» Your goal
With both ends included, repeat exactly the lines of the entries below from the one containing "arrival_ns 12.02 \" down to the one containing "met1,47,3345,39.5", and no others.

(Records drawn from a dataset)
------------------------------
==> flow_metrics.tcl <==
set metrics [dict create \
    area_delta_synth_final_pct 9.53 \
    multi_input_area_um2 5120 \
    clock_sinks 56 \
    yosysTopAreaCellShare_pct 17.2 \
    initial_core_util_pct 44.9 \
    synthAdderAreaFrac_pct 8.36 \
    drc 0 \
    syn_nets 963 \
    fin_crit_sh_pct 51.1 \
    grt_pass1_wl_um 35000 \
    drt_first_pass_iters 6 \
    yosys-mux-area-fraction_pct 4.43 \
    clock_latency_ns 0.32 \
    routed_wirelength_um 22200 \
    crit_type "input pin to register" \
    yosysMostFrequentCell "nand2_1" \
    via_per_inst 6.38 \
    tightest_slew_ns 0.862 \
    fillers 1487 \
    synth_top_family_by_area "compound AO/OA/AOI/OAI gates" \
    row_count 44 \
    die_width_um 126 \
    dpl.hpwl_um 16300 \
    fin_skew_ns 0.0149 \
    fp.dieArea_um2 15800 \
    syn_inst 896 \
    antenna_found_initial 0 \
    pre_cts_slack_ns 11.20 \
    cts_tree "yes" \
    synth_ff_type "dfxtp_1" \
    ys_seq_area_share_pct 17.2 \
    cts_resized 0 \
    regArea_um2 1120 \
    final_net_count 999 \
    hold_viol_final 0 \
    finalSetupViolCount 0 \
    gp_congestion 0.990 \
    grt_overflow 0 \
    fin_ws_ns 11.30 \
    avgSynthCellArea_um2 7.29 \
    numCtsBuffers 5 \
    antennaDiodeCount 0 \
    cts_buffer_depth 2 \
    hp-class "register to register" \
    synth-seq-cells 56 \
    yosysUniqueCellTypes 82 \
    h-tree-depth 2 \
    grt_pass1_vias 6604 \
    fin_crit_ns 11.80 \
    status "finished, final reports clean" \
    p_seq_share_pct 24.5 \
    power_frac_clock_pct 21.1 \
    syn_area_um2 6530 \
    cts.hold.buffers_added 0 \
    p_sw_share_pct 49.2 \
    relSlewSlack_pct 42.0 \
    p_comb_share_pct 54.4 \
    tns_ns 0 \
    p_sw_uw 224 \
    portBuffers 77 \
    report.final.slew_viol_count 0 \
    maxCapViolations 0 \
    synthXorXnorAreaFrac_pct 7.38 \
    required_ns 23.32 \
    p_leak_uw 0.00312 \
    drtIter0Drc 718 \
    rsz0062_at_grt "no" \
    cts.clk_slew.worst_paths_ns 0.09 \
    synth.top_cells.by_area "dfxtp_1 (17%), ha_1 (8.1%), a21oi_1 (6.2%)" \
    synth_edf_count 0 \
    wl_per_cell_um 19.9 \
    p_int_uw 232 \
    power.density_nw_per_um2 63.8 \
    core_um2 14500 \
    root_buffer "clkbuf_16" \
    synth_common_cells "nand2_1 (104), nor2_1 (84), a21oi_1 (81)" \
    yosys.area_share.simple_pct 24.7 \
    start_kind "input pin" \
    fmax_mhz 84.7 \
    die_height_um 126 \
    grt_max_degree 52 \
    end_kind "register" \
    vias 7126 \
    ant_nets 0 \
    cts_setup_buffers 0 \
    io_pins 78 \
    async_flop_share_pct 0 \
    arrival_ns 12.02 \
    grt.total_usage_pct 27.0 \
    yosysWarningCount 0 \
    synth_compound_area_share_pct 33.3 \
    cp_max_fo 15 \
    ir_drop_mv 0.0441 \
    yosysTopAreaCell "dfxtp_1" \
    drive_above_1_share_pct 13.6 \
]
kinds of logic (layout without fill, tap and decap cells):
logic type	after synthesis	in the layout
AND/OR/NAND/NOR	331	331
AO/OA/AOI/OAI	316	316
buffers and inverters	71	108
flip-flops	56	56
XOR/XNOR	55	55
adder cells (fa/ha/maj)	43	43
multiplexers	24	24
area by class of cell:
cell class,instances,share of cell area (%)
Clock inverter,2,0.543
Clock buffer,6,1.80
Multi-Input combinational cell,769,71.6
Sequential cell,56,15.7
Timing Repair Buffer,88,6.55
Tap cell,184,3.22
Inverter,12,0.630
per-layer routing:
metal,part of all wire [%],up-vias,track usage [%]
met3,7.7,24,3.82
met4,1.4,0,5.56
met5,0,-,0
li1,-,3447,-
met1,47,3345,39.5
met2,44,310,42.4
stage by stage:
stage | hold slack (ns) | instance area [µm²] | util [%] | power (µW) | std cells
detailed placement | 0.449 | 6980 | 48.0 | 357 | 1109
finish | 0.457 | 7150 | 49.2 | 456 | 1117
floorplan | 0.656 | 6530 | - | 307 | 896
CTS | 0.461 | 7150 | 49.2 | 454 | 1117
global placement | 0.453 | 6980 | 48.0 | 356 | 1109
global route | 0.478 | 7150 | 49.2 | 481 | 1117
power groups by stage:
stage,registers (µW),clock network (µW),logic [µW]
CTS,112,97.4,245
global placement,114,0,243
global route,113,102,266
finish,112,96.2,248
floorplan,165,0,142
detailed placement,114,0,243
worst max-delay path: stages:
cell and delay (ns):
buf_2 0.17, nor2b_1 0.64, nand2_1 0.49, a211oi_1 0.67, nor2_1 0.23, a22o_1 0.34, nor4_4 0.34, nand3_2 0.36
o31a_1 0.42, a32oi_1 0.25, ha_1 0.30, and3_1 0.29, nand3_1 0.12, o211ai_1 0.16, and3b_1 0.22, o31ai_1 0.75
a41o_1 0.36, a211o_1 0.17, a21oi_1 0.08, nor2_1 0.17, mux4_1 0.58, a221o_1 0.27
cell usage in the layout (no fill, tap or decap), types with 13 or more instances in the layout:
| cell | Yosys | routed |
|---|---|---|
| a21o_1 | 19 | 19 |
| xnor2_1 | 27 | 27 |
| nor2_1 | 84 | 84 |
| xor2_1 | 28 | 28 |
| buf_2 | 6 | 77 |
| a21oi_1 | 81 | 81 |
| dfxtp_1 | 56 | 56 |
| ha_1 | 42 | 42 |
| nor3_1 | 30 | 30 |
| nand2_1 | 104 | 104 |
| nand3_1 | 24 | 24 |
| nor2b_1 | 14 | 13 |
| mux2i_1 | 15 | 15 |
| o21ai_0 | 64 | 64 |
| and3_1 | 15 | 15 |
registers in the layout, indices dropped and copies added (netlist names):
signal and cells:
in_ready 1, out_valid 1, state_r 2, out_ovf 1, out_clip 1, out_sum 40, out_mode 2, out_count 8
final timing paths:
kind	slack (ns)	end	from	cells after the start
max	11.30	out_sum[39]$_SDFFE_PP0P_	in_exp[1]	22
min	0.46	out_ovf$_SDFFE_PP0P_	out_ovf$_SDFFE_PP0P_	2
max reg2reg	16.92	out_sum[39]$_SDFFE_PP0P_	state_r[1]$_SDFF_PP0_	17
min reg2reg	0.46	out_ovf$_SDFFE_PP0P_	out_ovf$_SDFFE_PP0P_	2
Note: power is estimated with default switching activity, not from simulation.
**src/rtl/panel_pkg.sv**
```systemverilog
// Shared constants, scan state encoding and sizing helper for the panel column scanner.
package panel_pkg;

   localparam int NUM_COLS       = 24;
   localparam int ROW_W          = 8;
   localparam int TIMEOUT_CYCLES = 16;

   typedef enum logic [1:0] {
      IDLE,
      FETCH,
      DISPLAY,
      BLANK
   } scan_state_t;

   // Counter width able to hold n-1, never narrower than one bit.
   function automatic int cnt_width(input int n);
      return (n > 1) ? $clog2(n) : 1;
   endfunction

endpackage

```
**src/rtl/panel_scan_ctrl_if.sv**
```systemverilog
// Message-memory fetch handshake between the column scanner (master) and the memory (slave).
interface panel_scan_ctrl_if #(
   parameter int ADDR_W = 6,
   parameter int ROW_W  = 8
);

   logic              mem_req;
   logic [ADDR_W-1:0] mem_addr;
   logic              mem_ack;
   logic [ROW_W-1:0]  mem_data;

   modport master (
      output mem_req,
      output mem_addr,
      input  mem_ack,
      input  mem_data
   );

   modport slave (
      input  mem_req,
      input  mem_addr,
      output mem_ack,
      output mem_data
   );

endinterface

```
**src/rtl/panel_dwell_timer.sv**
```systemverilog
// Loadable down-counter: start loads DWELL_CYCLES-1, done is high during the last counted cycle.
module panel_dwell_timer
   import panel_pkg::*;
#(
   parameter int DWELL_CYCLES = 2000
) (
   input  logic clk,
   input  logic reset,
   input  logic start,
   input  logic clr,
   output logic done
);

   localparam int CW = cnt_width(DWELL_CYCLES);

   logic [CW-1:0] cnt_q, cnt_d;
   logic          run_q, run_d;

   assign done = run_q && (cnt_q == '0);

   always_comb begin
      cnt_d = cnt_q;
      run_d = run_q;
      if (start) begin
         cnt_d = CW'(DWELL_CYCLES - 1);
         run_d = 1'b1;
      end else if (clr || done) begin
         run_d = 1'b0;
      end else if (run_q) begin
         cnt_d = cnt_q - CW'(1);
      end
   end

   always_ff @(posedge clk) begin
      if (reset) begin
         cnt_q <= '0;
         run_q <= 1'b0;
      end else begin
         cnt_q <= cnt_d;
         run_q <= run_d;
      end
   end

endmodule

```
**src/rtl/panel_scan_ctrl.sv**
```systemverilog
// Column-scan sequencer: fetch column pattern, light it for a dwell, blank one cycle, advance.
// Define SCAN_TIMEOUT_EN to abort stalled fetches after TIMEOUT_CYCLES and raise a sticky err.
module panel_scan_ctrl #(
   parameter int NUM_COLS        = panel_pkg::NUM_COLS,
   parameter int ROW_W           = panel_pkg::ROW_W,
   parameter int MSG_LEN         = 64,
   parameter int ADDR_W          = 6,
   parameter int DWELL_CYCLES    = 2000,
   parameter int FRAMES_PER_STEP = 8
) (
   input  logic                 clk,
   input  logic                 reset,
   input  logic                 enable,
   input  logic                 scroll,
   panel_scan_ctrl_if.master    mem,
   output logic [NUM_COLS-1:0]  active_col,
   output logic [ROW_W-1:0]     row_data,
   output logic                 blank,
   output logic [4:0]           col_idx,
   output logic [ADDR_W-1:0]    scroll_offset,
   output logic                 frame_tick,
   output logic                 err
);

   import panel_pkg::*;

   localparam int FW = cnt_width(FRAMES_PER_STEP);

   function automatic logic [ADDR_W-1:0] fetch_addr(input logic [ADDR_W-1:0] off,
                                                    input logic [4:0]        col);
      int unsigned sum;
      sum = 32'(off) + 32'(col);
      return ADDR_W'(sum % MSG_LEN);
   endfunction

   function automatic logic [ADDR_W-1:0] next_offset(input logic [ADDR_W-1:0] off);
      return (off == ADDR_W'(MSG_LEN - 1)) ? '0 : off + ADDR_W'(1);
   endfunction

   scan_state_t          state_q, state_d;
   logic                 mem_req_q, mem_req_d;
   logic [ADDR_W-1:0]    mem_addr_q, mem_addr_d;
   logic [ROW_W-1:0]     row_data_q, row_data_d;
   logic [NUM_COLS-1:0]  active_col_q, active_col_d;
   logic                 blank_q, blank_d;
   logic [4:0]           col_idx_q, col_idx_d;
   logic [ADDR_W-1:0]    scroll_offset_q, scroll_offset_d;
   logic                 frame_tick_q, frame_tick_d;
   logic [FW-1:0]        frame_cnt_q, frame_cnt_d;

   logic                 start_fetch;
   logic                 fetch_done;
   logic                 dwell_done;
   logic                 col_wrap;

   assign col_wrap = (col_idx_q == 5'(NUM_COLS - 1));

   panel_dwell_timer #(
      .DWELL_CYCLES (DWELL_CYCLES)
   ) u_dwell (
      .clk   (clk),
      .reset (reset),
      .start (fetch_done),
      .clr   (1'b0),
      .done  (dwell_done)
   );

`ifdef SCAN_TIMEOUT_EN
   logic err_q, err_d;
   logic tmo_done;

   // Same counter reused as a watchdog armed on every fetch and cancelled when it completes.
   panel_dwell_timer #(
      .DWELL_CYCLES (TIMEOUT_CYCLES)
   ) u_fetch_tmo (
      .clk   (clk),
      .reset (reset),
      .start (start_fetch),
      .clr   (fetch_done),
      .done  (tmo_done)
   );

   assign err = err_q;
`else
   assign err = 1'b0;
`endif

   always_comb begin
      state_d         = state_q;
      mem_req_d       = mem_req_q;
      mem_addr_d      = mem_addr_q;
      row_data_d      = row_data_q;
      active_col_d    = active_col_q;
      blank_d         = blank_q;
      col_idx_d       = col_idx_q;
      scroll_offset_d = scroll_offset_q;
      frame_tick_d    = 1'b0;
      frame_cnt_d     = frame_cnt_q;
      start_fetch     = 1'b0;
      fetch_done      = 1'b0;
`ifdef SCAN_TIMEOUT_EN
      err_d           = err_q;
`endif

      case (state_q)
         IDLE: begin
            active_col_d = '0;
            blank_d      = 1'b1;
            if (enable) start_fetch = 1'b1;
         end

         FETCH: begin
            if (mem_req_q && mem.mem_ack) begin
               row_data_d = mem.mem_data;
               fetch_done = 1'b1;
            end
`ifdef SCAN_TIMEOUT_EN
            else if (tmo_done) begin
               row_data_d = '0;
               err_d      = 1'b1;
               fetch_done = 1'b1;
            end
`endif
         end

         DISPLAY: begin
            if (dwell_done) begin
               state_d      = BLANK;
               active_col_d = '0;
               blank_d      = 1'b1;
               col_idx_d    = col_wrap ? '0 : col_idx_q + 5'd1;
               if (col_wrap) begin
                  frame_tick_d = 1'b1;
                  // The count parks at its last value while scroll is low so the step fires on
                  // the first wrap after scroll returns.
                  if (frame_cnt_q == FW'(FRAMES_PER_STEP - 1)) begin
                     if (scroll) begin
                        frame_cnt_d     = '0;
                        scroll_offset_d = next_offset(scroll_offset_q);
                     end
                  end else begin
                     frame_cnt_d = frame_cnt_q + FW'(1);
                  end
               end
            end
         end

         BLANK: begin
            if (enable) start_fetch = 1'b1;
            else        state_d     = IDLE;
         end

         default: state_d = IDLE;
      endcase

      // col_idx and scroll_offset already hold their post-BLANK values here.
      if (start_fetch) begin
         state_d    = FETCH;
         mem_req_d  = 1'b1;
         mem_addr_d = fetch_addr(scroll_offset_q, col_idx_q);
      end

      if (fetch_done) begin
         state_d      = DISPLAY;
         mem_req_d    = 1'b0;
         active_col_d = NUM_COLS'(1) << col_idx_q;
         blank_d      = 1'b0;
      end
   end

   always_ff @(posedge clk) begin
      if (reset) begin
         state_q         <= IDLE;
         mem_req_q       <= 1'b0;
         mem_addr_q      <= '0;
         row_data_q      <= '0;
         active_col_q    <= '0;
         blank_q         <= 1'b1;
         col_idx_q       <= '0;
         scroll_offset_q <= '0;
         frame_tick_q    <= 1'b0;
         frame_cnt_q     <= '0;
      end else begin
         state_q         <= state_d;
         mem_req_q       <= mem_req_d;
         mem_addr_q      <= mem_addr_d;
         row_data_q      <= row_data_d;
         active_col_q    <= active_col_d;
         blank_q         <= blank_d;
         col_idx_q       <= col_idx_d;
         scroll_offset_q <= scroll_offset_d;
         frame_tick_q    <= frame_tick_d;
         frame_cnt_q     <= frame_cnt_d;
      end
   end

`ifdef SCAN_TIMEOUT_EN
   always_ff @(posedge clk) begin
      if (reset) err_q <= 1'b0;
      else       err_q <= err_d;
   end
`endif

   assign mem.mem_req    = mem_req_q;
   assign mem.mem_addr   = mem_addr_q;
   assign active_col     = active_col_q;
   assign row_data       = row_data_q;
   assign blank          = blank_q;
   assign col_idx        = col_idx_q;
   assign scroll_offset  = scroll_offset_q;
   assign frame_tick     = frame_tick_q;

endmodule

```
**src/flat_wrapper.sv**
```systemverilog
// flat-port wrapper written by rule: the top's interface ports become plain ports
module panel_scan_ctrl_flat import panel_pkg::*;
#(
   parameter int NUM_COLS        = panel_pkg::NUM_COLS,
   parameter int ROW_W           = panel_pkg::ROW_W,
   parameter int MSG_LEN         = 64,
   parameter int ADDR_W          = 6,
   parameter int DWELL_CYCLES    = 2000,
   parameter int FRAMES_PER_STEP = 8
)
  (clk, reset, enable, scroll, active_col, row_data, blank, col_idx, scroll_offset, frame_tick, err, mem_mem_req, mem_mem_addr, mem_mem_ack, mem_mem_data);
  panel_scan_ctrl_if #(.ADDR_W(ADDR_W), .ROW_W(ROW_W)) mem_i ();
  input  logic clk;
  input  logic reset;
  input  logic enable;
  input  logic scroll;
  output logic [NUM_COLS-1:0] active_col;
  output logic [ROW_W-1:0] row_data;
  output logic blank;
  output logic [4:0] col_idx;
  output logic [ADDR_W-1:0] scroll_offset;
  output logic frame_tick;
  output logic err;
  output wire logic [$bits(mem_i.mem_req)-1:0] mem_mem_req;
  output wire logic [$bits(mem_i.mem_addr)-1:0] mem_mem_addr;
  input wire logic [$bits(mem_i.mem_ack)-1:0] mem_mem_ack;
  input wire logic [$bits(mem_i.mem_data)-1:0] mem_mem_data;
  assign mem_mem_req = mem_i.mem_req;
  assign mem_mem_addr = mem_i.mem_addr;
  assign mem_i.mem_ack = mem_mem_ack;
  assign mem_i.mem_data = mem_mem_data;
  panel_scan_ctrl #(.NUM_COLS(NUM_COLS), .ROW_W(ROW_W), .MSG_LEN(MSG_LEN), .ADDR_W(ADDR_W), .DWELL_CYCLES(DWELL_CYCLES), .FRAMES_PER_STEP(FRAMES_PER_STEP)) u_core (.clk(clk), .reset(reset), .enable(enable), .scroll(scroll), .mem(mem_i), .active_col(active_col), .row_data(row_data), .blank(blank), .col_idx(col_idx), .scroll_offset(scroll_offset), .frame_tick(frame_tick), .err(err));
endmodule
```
------------------------------
» Result of the task
    arrival_ns 12.02 \
    grt.total_usage_pct 27.0 \
    yosysWarningCount 0 \
    synth_compound_area_share_pct 33.3 \
    cp_max_fo 15 \
    ir_drop_mv 0.0441 \
    yosysTopAreaCell "dfxtp_1" \
    drive_above_1_share_pct 13.6 \
]
kinds of logic (layout without fill, tap and decap cells):
logic type	after synthesis	in the layout
AND/OR/NAND/NOR	331	331
AO/OA/AOI/OAI	316	316
buffers and inverters	71	108
flip-flops	56	56
XOR/XNOR	55	55
adder cells (fa/ha/maj)	43	43
multiplexers	24	24
area by class of cell:
cell class,instances,share of cell area (%)
Clock inverter,2,0.543
Clock buffer,6,1.80
Multi-Input combinational cell,769,71.6
Sequential cell,56,15.7
Timing Repair Buffer,88,6.55
Tap cell,184,3.22
Inverter,12,0.630
per-layer routing:
metal,part of all wire [%],up-vias,track usage [%]
met3,7.7,24,3.82
met4,1.4,0,5.56
met5,0,-,0
li1,-,3447,-
met1,47,3345,39.5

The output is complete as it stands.